In the 1930s, Maastricht became a haven for Jews from Germany. One of them was Yitzhak Nir, born in 1927 in Kraków. He suffered a severe hip infection as a child, and his parents moved to Germany for better medical care. He underwent treatments in Essen, but after Hitler’s rise to power in 1933, life became increasingly difficult for Jews. The family decided to flee Germany and found a temporary safe haven in Maastricht.
The Jewish community there was small with about 60 families. There was no permanent rabbi, and daily synagogue services could only take place thanks to Jewish refugees from Germany, who made sure there were enough men for a minyan.

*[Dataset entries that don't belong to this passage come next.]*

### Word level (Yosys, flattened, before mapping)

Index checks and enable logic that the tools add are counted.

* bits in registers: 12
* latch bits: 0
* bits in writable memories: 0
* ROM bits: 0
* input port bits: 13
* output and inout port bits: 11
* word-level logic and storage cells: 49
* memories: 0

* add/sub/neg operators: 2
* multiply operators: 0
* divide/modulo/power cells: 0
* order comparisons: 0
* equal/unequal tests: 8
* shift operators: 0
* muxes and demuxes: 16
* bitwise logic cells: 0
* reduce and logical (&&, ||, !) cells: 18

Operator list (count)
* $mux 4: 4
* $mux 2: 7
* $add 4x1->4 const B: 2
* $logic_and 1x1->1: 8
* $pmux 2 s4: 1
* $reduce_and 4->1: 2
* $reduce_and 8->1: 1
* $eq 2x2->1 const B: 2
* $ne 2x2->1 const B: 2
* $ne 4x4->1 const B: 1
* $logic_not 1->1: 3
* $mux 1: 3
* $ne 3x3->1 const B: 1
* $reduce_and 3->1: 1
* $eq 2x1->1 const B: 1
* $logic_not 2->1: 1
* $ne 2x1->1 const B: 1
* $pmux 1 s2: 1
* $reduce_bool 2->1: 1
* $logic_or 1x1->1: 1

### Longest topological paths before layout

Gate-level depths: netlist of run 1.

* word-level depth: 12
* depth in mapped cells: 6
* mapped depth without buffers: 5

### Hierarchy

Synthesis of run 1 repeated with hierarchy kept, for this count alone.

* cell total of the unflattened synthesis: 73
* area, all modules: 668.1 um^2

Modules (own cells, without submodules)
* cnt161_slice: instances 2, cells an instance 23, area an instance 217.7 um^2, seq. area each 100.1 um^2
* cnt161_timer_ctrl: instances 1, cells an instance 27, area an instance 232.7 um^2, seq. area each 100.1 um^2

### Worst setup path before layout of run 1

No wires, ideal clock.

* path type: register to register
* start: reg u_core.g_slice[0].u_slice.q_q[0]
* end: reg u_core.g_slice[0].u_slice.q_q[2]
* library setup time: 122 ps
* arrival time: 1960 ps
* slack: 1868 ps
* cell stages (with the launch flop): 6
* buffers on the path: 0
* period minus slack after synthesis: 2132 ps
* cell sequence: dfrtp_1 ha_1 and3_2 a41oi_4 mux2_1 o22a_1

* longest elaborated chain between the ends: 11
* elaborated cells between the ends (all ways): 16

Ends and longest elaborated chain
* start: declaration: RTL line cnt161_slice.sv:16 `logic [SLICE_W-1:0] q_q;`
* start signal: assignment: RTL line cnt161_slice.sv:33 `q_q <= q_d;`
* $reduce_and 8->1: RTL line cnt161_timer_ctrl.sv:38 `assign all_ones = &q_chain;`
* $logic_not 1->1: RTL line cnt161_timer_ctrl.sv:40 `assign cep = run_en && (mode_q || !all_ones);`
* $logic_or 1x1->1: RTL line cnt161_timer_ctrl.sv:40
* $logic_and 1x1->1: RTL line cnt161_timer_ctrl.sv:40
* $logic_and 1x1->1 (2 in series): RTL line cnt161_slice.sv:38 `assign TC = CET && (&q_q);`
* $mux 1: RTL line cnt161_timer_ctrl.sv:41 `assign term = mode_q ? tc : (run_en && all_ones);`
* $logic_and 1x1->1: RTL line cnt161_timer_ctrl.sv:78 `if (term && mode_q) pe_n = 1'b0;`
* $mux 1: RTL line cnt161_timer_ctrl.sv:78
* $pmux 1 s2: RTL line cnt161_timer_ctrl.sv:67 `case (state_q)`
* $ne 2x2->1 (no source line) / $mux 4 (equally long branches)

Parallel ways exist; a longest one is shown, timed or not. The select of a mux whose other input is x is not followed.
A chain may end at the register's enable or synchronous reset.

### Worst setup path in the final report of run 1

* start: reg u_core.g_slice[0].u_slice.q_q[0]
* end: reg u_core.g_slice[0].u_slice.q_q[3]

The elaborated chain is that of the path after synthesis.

At the Catholic school, Yitzhak had to adapt. When he asked to be given time off on Shabbat and Jewish holidays, the school headmaster looked at him in surprise. ‘Why don’t you want to go to school on Saturdays?’ he asked. It was the first time he had a Jewish student with such a request. Nevertheless, Yitzhak was left alone and allowed to stay home on religious days.

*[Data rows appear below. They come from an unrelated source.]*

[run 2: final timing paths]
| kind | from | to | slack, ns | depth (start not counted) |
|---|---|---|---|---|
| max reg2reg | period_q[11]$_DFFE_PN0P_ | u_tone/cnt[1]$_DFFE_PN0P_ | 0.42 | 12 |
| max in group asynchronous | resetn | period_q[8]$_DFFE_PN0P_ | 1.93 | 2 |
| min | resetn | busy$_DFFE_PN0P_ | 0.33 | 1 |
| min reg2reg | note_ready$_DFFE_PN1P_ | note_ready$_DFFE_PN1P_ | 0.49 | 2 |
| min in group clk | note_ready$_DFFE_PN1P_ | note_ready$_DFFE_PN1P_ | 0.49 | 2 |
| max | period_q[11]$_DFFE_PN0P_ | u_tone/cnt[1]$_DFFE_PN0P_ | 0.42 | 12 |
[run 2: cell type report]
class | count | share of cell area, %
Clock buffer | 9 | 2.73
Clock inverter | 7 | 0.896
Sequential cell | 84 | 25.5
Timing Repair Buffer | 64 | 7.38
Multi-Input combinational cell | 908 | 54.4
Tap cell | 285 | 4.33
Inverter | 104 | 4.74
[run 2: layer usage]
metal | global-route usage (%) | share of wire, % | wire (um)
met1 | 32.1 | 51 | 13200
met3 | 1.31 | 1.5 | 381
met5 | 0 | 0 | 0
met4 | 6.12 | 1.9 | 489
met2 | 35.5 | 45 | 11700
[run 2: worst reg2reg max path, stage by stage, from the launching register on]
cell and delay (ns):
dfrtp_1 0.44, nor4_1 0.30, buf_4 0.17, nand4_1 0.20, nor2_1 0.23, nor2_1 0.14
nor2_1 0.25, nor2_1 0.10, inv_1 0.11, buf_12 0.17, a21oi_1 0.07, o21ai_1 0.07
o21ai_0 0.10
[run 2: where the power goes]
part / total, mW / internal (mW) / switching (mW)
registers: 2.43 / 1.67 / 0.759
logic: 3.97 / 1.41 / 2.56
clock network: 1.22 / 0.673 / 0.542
--- src/rtl/num_entry_pkg.sv ---
// rtl/num_entry_pkg.sv - shared widths, FSM states and button indices for the digit entry front end
package num_entry_pkg;

  localparam int DIGIT_W       = 4;
  localparam int NUM_DIGITS    = 4;
  localparam int MAX_DIGIT_DEF = 9;
  localparam int NUM_BTNS      = 5;

  // Lower index wins when several press events land in the same cycle
  localparam int BTN_C = 0;
  localparam int BTN_U = 1;
  localparam int BTN_D = 2;
  localparam int BTN_L = 3;
  localparam int BTN_R = 4;

  typedef logic [DIGIT_W-1:0] digit_t;

  typedef enum logic {
    ST_EDIT   = 1'b0,
    ST_LOCKED = 1'b1
  } state_t;

endpackage

--- src/rtl/num_entry_if.sv ---
// rtl/num_entry_if.sv - push-button inputs and entered-digit outputs of the digit entry block
interface num_entry_if;
  import num_entry_pkg::*;

  logic   btn_u;
  logic   btn_d;
  logic   btn_l;
  logic   btn_r;
  logic   btn_c;
  digit_t nums_0;
  digit_t nums_1;
  digit_t nums_2;
  digit_t nums_3;
  logic [1:0] cursor;
  logic   locked;
  logic   start_pulse;

  modport master (
    output btn_u, btn_d, btn_l, btn_r, btn_c,
    input  nums_0, nums_1, nums_2, nums_3, cursor, locked, start_pulse
  );

  modport slave (
    input  btn_u, btn_d, btn_l, btn_r, btn_c,
    output nums_0, nums_1, nums_2, nums_3, cursor, locked, start_pulse
  );
endinterface

--- src/rtl/num_entry_btn_debounce.sv ---
// rtl/num_entry_btn_debounce.sv - button synchroniser, debouncer and rising-edge press detector
module btn_debounce #(
  parameter int DEBOUNCE_CYCLES = 1_000_000
) (
  input  logic clk,
  input  logic rst,
  input  logic raw,
  output logic level,
  output logic press
);

  localparam int CW = (DEBOUNCE_CYCLES < 2) ? 1 : $clog2(DEBOUNCE_CYCLES);

  logic          sync_1;
  logic          sync_2;
  logic          level_d;
  logic [CW-1:0] cnt;

  always_ff @(posedge clk) begin
    if (rst) begin
      sync_1  <= 1'b0;
      sync_2  <= 1'b0;
      level   <= 1'b0;
      level_d <= 1'b0;
      press   <= 1'b0;
      cnt     <= '0;
    end else begin
      sync_1  <= raw;
      sync_2  <= sync_1;
      level_d <= level;
      press   <= level & ~level_d;
      // Any sample agreeing with the accepted state restarts the stability window
      if (sync_2 == level) begin
        cnt <= '0;
      end else if (cnt == CW'(DEBOUNCE_CYCLES - 1)) begin
        level <= sync_2;
        cnt   <= '0;
      end else begin
        cnt <= cnt + 1'b1;
      end
    end
  end

endmodule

On 10 May 1940, Maastricht was occupied by the Germans. Little changed at first, but anti-Jewish measures soon followed. In November 1942, his family was rounded up and sent to camp Westerbork. In March 1943, Yitzhak received a postcard his parents had thrown from the train. They wrote that they were being sent ‘to the east’. Thanks to ‘Arie’ from the resistance, Yitzhak went into hiding in several Limburg villages. First with a Calvinist family in Treebeek, which protected him out of religious conviction. Later with a miner’s family. In their house, a hiding place was made under the floor for emergencies. He once heard his hiding mother tell a neighbour, ‘No way, nobody lives extra in our house.’ That lie saved his life.

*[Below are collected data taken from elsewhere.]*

## src/rtl/riscv_pkg.sv

```systemverilog
// Shared RISC-V front-end definitions: opcodes, fetch FSM encoding, default XLEN.
// FETCH_MISALIGN_CHECK_EN adds the HALT state used after a misaligned redirect.
package riscv_pkg;

  localparam int unsigned XLEN_DEFAULT = 32;
  localparam int unsigned OPC_W        = 7;

  // Major opcodes decoded by the main controller
  localparam logic [OPC_W-1:0] OPC_LOAD   = 7'b0000011;
  localparam logic [OPC_W-1:0] OPC_OP_IMM = 7'b0010011;
  localparam logic [OPC_W-1:0] OPC_AUIPC  = 7'b0010111;
  localparam logic [OPC_W-1:0] OPC_STORE  = 7'b0100011;
  localparam logic [OPC_W-1:0] OPC_OP     = 7'b0110011;
  localparam logic [OPC_W-1:0] OPC_LUI    = 7'b0110111;
  localparam logic [OPC_W-1:0] OPC_BRANCH = 7'b1100011;
  localparam logic [OPC_W-1:0] OPC_JALR   = 7'b1100111;
  localparam logic [OPC_W-1:0] OPC_JAL    = 7'b1101111;

  typedef enum logic [2:0] {
    ST_IDLE = 3'd0,
    ST_REQ  = 3'd1,
    ST_HOLD = 3'd2,
    ST_KILL = 3'd3
`ifdef FETCH_MISALIGN_CHECK_EN
    , ST_HALT = 3'd4
`endif
  } fetch_state_t;

endpackage

```

## src/rtl/fetch_unit_if.sv

```systemverilog
// Fetch-stage bus bundle: instruction-memory handshake, decode handshake, redirect.
import riscv_pkg::*;

interface fetch_unit_if #(
  parameter int unsigned XLEN = XLEN_DEFAULT
) ();
  logic             imem_req;
  logic [XLEN-1:0]  imem_addr;
  logic             imem_rsp_valid;
  logic [XLEN-1:0]  imem_rdata;
  logic [XLEN-1:0]  instr;
  logic [OPC_W-1:0] opc;
  logic [XLEN-1:0]  pc;
  logic [XLEN-1:0]  pc_plus4;
  logic             instr_valid;
  logic             instr_ready;
  logic             redirect;
  logic [XLEN-1:0]  redirect_target;
  logic             misalign;

  modport master (
    output imem_req, imem_addr, instr, opc, pc, pc_plus4, instr_valid, misalign,
    input  imem_rsp_valid, imem_rdata, instr_ready, redirect, redirect_target
  );

  modport slave (
    input  imem_req, imem_addr, instr, opc, pc, pc_plus4, instr_valid, misalign,
    output imem_rsp_valid, imem_rdata, instr_ready, redirect, redirect_target
  );
endinterface

```

## src/rtl/pc_register.sv

```systemverilog
// Program counter register with load enable and asynchronous reset to RESET_PC.
module pc_register #(
  parameter int unsigned     XLEN     = 32,
  parameter logic [XLEN-1:0] RESET_PC = '0
) (
  input  logic            clk,
  input  logic            rst,
  input  logic            load,
  input  logic [XLEN-1:0] d,
  output logic [XLEN-1:0] q
);

  always_ff @(posedge clk or posedge rst) begin
    if (rst)       q <= RESET_PC;
    else if (load) q <= d;
  end

endmodule

```

## src/rtl/fetch_unit.sv

```systemverilog
// Instruction fetch stage: one outstanding imem request, instruction register, redirects.
// FETCH_MISALIGN_CHECK_EN: misaligned redirect targets set sticky misalign and halt fetch.
module fetch_unit
  import riscv_pkg::*;
#(
  parameter int unsigned     XLEN     = XLEN_DEFAULT,
  parameter logic [XLEN-1:0] RESET_PC = '0
) (
  input logic          clk,
  input logic          rst,
  fetch_unit_if.master fif
);

  fetch_state_t    state_q, state_d;
  logic [XLEN-1:0] pc_q, pc_d, instr_q, target_c;
  logic            pc_load, instr_load;

`ifdef FETCH_MISALIGN_CHECK_EN
  logic misalign_q, misalign_set, bad_target_c;
  assign target_c     = fif.redirect_target;
  assign bad_target_c = |fif.redirect_target[1:0];
`else
  // Low address bits are dropped so every target is word aligned
  assign target_c = fif.redirect_target & ~XLEN'(3);
`endif

  pc_register #(.XLEN(XLEN), .RESET_PC(RESET_PC)) u_pc (
    .clk  (clk),
    .rst  (rst),
    .load (pc_load),
    .d    (pc_d),
    .q    (pc_q)
  );

  always_ff @(posedge clk or posedge rst) begin
    if (rst) state_q <= ST_IDLE;
    else     state_q <= state_d;
  end

  always_comb begin
    state_d    = state_q;
    pc_load    = 1'b0;
    pc_d       = pc_q;
    instr_load = 1'b0;
`ifdef FETCH_MISALIGN_CHECK_EN
    misalign_set = 1'b0;
`endif
    case (state_q)
      ST_IDLE: state_d = ST_REQ;
      ST_REQ: begin
        if (fif.redirect) begin
          pc_load = 1'b1;
          pc_d    = target_c;
          state_d = fif.imem_rsp_valid ? ST_REQ : ST_KILL;
        end else if (fif.imem_rsp_valid) begin
          instr_load = 1'b1;
          state_d    = ST_HOLD;
        end
      end
      ST_KILL: begin
        if (fif.redirect) begin
          pc_load = 1'b1;
          pc_d    = target_c;
        end
        if (fif.imem_rsp_valid) state_d = ST_REQ;
      end
      ST_HOLD: begin
        if (fif.redirect) begin
          pc_load = 1'b1;
          pc_d    = target_c;
          state_d = ST_REQ;
        end else if (fif.instr_ready) begin
          pc_load = 1'b1;
          pc_d    = pc_q + XLEN'(4);
          state_d = ST_REQ;
        end
      end
`ifdef FETCH_MISALIGN_CHECK_EN
      ST_HALT: state_d = ST_HALT;
`endif
      default: state_d = ST_IDLE;
    endcase
`ifdef FETCH_MISALIGN_CHECK_EN
    // A misaligned target overrides every redirect action: nothing is loaded
    if (fif.redirect && bad_target_c &&
        (state_q == ST_REQ || state_q == ST_KILL || state_q == ST_HOLD)) begin
      pc_load      = 1'b0;
      instr_load   = 1'b0;
      misalign_set = 1'b1;
      state_d      = ST_HALT;
    end
`endif
  end

  always_ff @(posedge clk or posedge rst) begin
    if (rst)             instr_q <= '0;
    else if (instr_load) instr_q <= fif.imem_rdata;
  end

`ifdef FETCH_MISALIGN_CHECK_EN
  always_ff @(posedge clk or posedge rst) begin
    if (rst)               misalign_q <= 1'b0;
    else if (misalign_set) misalign_q <= 1'b1;
  end
  assign fif.misalign = misalign_q;
`else
  assign fif.misalign = 1'b0;
`endif

  assign fif.imem_req    = (state_q == ST_REQ);
  assign fif.imem_addr   = pc_q;
  assign fif.instr_valid = (state_q == ST_HOLD);
  assign fif.instr       = instr_q;
  assign fif.opc         = instr_q[OPC_W-1:0];
  assign fif.pc          = pc_q;
  assign fif.pc_plus4    = pc_q + XLEN'(4);

endmodule
```

## src/flat_wrapper.sv

```systemverilog
// flat-port wrapper written by rule: the top's interface ports become plain ports
module fetch_unit_flat import riscv_pkg::*;
#(
  parameter int unsigned     XLEN     = XLEN_DEFAULT,
  parameter logic [XLEN-1:0] RESET_PC = '0
)
  (clk, rst, fif_imem_req, fif_imem_addr, fif_instr, fif_opc, fif_pc, fif_pc_plus4, fif_instr_valid, fif_misalign, fif_imem_rsp_valid, fif_imem_rdata, fif_instr_ready, fif_redirect, fif_redirect_target);
  fetch_unit_if #(.XLEN(XLEN)) fif_i ();
  input logic clk;
  input logic rst;
  output wire logic [$bits(fif_i.imem_req)-1:0] fif_imem_req;
  output wire logic [$bits(fif_i.imem_addr)-1:0] fif_imem_addr;
  output wire logic [$bits(fif_i.instr)-1:0] fif_instr;
  output wire logic [$bits(fif_i.opc)-1:0] fif_opc;
  output wire logic [$bits(fif_i.pc)-1:0] fif_pc;
  output wire logic [$bits(fif_i.pc_plus4)-1:0] fif_pc_plus4;
  output wire logic [$bits(fif_i.instr_valid)-1:0] fif_instr_valid;
  output wire logic [$bits(fif_i.misalign)-1:0] fif_misalign;
  input wire logic [$bits(fif_i.imem_rsp_valid)-1:0] fif_imem_rsp_valid;
  input wire logic [$bits(fif_i.imem_rdata)-1:0] fif_imem_rdata;
  input wire logic [$bits(fif_i.instr_ready)-1:0] fif_instr_ready;
  input wire logic [$bits(fif_i.redirect)-1:0] fif_redirect;
  input wire logic [$bits(fif_i.redirect_target)-1:0] fif_redirect_target;
  assign fif_imem_req = fif_i.imem_req;
  assign fif_imem_addr = fif_i.imem_addr;
  assign fif_instr = fif_i.instr;
  assign fif_opc = fif_i.opc;
  assign fif_pc = fif_i.pc;
  assign fif_pc_plus4 = fif_i.pc_plus4;
  assign fif_instr_valid = fif_i.instr_valid;
  assign fif_misalign = fif_i.misalign;
  assign fif_i.imem_rsp_valid = fif_imem_rsp_valid;
  assign fif_i.imem_rdata = fif_imem_rdata;
  assign fif_i.instr_ready = fif_instr_ready;
  assign fif_i.redirect = fif_redirect;
  assign fif_i.redirect_target = fif_redirect_target;
  fetch_unit #(.XLEN(XLEN), .RESET_PC(RESET_PC)) u_core (.clk(clk), .rst(rst), .fif(fif_i));
endmodule
```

In August 1944, Yitzhak saw German soldiers fleeing in panic. On 18 September 1944, during Rosh Hashanah, he heard that Maastricht had been liberated. After more than two years in hiding, he was finally able to get out.
Yitzhak returned to Maastricht but none of his family had survived the war. He tried to rebuild his life but did not feel at home anywhere. In 1946, he joined the Zionist movement and left illegally for Palestine to build a new life. For years, he sent Dates from Israel at Christmas to the families who hid him.
Nir’s parents and brother (surname B
uttereig) were murdered in Auschwitz on 26 February 1943.